What Is DARVO? How Narcissists Flip the Script When Confronted

You raised a concern. Maybe you named a behavior that hurt you. Maybe you pushed back on something that wasn't okay. Maybe you simply said "that's not what happened."
And somehow, by the end of the conversation, you were the one apologizing.
This is DARVO — one of the most disorienting manipulation tactics in high-conflict and narcissistic relationships, and one of the most important to be able to name.
What DARVO Stands For
DARVO is an acronym coined by psychologist Dr. Jennifer Freyd to describe a three-step defensive response used by people who have engaged in harmful behavior when they are confronted about it.
D — Deny. The behavior is denied. "That didn't happen." "That's not what I said." "You're misremembering." The first move is to eliminate the factual basis of the confrontation.
A — Attack. The person raising the concern is attacked — their credibility, their motives, their character, their stability. "You always do this." "You're being dramatic." "Everyone knows you have problems." The attack redirects the conversation from the behavior to the accuser.
R/V/O — Reverse Victim and Offender. The person who caused harm repositions themselves as the real victim. The person raising the concern is repositioned as the perpetrator. "Look at what you're doing to me." "You're the one who's abusive." "I can't believe you would hurt me like this."

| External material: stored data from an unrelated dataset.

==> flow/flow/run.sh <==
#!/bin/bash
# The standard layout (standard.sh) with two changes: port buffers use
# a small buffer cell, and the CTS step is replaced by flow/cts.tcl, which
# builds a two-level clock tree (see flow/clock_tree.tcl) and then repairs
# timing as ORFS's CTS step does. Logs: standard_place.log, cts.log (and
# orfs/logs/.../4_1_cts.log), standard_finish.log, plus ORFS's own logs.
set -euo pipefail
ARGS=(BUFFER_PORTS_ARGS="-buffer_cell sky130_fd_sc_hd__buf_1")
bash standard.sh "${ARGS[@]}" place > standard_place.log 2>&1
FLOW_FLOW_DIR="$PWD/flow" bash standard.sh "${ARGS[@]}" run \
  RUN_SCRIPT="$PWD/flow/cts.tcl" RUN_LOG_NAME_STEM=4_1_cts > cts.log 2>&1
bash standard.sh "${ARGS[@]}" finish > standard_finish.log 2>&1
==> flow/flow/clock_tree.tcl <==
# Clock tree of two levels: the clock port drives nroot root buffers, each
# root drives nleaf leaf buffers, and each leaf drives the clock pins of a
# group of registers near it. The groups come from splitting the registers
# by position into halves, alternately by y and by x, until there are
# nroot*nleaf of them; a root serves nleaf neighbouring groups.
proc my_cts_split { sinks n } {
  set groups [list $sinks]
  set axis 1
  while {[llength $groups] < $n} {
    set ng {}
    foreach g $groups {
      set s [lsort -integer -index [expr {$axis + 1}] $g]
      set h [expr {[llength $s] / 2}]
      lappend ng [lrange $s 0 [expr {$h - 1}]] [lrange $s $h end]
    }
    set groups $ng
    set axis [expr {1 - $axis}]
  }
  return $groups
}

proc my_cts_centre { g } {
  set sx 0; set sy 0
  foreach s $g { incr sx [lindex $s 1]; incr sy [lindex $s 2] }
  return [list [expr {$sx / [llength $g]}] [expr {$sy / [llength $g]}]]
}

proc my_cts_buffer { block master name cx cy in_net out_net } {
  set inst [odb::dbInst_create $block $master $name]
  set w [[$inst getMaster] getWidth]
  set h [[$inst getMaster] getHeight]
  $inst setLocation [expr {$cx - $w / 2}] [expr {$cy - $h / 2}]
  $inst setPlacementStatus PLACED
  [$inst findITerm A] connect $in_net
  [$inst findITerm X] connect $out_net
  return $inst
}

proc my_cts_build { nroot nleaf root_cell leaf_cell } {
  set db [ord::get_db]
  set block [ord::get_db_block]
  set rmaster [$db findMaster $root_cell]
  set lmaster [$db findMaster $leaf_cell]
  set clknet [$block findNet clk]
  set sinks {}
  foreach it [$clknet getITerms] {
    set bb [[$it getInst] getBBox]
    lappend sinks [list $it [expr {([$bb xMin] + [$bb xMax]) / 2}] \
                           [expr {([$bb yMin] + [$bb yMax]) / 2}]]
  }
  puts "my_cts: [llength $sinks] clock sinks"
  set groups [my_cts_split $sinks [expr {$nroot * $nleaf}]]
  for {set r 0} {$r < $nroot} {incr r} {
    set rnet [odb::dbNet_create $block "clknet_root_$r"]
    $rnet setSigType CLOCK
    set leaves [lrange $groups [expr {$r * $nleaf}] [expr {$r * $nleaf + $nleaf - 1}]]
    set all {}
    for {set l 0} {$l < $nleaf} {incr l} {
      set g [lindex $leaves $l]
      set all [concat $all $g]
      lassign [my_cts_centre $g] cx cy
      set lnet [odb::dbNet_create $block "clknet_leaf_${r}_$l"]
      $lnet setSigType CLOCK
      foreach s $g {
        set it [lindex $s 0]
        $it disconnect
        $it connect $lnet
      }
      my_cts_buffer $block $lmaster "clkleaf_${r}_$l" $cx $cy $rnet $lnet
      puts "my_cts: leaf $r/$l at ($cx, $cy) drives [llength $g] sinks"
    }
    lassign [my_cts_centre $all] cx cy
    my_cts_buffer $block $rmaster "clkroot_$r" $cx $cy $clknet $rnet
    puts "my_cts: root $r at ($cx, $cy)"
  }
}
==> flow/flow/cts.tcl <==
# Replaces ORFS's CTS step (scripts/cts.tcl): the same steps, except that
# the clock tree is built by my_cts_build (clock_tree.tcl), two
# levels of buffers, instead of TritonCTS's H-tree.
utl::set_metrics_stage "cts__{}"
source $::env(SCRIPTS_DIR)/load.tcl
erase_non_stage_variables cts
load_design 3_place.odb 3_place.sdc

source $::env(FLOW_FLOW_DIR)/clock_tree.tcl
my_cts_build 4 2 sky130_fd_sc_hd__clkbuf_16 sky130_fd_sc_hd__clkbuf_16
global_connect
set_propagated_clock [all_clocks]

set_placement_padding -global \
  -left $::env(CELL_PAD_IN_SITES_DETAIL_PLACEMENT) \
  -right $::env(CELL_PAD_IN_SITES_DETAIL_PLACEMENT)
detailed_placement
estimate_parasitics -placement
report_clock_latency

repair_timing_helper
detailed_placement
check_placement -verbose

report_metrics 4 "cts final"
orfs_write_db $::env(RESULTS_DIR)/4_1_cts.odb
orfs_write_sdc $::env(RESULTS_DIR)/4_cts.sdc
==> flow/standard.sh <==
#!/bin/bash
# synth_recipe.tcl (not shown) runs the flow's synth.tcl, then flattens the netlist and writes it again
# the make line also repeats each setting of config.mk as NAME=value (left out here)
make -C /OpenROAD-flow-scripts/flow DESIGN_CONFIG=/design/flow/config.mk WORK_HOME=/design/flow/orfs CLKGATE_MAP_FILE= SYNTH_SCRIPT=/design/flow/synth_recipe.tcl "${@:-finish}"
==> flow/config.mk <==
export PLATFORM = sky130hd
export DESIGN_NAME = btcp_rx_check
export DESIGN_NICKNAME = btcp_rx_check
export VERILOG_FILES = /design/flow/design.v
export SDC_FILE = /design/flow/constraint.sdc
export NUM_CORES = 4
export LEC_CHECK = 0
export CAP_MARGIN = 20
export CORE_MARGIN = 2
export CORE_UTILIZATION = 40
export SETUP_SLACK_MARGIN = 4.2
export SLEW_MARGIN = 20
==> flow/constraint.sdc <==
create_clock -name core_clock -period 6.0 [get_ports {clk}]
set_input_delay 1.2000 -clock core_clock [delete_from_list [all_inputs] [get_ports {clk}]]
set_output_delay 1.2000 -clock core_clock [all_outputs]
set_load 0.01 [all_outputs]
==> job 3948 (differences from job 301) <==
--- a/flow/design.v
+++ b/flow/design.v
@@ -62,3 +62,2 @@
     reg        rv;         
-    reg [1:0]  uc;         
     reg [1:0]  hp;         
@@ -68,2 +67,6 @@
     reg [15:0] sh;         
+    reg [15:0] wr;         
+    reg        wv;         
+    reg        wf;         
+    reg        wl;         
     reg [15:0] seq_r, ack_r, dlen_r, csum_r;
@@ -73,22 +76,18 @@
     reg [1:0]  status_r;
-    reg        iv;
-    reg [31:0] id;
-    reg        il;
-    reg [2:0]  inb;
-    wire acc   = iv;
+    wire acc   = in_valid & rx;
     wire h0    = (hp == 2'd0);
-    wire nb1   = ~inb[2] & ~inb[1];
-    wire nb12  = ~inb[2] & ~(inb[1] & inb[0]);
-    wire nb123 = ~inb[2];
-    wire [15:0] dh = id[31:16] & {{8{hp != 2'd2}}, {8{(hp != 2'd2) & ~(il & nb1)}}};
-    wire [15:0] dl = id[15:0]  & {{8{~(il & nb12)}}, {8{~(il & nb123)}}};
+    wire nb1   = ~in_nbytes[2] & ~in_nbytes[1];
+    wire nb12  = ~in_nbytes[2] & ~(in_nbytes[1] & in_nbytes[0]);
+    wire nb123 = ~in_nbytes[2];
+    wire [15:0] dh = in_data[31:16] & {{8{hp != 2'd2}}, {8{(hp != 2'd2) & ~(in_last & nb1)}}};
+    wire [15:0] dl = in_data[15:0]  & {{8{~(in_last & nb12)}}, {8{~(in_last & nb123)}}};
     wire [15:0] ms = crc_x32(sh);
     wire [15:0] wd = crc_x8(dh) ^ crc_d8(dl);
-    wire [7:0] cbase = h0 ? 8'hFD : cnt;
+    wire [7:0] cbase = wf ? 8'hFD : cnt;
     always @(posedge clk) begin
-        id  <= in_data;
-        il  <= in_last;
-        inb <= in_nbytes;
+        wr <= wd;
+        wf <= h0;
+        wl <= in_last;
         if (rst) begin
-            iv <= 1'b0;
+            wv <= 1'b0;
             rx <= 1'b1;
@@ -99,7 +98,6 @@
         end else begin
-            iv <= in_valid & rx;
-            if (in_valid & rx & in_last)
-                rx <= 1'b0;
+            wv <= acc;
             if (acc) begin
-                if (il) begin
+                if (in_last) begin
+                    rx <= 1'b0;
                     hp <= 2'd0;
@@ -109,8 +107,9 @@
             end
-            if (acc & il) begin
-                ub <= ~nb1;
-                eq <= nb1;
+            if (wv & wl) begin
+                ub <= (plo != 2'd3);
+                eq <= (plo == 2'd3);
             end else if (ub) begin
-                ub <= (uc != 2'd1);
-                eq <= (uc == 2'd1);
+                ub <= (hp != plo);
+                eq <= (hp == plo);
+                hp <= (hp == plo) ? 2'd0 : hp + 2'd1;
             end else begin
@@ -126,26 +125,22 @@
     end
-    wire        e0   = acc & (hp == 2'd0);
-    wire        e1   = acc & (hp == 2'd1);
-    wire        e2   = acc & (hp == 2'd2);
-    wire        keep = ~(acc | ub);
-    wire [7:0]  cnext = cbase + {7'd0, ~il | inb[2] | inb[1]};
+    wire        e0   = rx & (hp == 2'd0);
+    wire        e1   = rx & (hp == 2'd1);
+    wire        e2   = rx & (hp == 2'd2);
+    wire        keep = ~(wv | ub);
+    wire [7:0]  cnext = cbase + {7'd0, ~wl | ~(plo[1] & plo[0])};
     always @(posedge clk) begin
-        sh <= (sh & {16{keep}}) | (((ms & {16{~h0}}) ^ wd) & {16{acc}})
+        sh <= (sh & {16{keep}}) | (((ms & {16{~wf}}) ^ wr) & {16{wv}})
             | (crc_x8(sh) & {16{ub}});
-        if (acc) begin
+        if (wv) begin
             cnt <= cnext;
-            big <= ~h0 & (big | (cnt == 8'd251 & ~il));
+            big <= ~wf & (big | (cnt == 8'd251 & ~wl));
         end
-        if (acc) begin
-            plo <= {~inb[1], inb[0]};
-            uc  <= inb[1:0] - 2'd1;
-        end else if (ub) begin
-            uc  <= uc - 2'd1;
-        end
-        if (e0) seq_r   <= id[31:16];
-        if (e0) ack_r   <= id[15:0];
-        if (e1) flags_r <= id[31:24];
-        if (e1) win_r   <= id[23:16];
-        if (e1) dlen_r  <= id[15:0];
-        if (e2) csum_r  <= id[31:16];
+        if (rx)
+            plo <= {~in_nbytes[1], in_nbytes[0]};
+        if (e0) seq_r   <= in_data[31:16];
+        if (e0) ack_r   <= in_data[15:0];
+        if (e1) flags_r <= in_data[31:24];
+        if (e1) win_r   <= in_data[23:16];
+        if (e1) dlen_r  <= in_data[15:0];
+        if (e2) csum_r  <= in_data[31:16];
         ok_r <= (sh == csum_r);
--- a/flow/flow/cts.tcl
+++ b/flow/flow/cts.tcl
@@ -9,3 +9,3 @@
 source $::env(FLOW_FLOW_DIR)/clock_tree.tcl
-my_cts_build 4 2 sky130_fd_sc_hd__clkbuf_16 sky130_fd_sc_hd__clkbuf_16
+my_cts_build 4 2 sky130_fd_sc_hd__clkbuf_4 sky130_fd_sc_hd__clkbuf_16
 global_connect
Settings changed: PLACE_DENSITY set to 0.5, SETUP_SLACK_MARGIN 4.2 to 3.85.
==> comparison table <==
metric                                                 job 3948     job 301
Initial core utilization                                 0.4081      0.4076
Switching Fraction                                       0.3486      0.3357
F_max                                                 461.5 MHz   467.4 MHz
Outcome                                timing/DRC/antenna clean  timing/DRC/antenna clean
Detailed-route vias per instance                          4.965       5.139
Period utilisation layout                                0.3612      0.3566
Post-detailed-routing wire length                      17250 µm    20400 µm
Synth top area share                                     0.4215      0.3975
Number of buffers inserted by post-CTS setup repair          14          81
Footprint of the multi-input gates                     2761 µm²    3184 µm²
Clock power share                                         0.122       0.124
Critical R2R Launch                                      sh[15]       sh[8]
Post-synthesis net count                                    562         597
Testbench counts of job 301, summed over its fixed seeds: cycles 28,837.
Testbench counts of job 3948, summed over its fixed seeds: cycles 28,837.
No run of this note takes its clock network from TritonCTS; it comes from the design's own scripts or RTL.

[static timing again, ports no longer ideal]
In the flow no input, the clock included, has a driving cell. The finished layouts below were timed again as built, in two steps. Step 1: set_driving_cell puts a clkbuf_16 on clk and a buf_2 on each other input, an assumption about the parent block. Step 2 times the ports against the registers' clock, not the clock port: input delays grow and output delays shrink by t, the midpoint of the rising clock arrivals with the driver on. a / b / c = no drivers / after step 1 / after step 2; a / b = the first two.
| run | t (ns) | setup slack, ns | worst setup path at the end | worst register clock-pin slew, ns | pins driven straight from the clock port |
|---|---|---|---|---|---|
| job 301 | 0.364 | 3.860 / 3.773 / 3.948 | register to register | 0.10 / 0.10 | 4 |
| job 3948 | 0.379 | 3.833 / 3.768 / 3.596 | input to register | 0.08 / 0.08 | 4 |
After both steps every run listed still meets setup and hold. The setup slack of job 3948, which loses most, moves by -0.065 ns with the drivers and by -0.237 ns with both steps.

What to do when it happens
Name the pattern to yourself: “This is DARVO. The original issue hasn't been addressed.” You don't have to defend against the counter-accusations. Hold the original topic — in your own mind, even if the conversation doesn't allow it.
Why It's So Effective
DARVO works because it exploits several things simultaneously.
Empathy. When the person you confronted becomes visibly distressed — crying, expressing pain, describing how badly you've hurt them — your natural empathic response is to attend to their distress. The conversation pivots from the harm they caused to the harm they're claiming you caused. You find yourself soothing them about a confrontation you raised about their behavior.
Self-doubt. Especially in relationships where gaslighting is already present, the attack on your credibility seeds the self-doubt that was already being cultivated. Maybe you are being dramatic. Maybe your memory is unreliable. Maybe you are the problem.
Social leverage. When DARVO includes claims that will be shared with others — "I'm going to tell [person] what you just did to me" — it creates a preemptive narrative that positions you as the aggressor before you've had any opportunity to tell your story.
The reversal itself. The cognitive work required to track a complete role reversal — to hold "I raised a concern" and "I'm now being told I'm the abuser" simultaneously and maintain clarity about what actually happened — is genuinely difficult, especially under emotional stress.
What DARVO Looks Like in Practice
You tell your co-parent that their last-minute cancellation affected the children. They respond:
"I can't believe you're coming at me with this right now. I've been dealing with a medical situation and you're making this about yourself. You know what? The kids tell me things about how you talk to them. Maybe we should be talking about that instead. I'm the one who's been trying to make this co-parenting work while you make everything harder."
In three sentences: the behavior was denied by omission, you were attacked (implying you're a bad parent), and they've positioned themselves as the victim of your confrontation while suggesting you're actually the problem parent.
DARVO vs. a Legitimate Defense
Not every denial is DARVO. Not every expression of hurt is a reversal. How do you tell the difference?
A legitimate response to a confrontation might include disagreement, explanation of a different perspective, or even expression of hurt — but it stays in dialogue with the actual concern raised. It doesn't abandon the topic to attack the person raising it, and it doesn't replace the original concern with a counter-accusation designed to make you the defendant.
DARVO is characterized by the shift: from the behavior at issue, to the person who raised it, to the complete replacement of the original concern with the other person's victim narrative.
What To Do When It's Happening
The most useful thing is to name the pattern — to yourself first, and when appropriate, in the conversation.
To yourself: This is DARVO. The conversation has shifted. The original issue hasn't been addressed.
In the conversation, if you choose to name it: "I raised a specific concern. I'd like to come back to that. How you're feeling about this conversation is something we can discuss separately."
You're not obligated to engage with the reversal. You don't have to defend against the counter-accusations. You can hold the original topic — in your own mind, even if the conversation doesn't allow it — and return to it when conditions allow.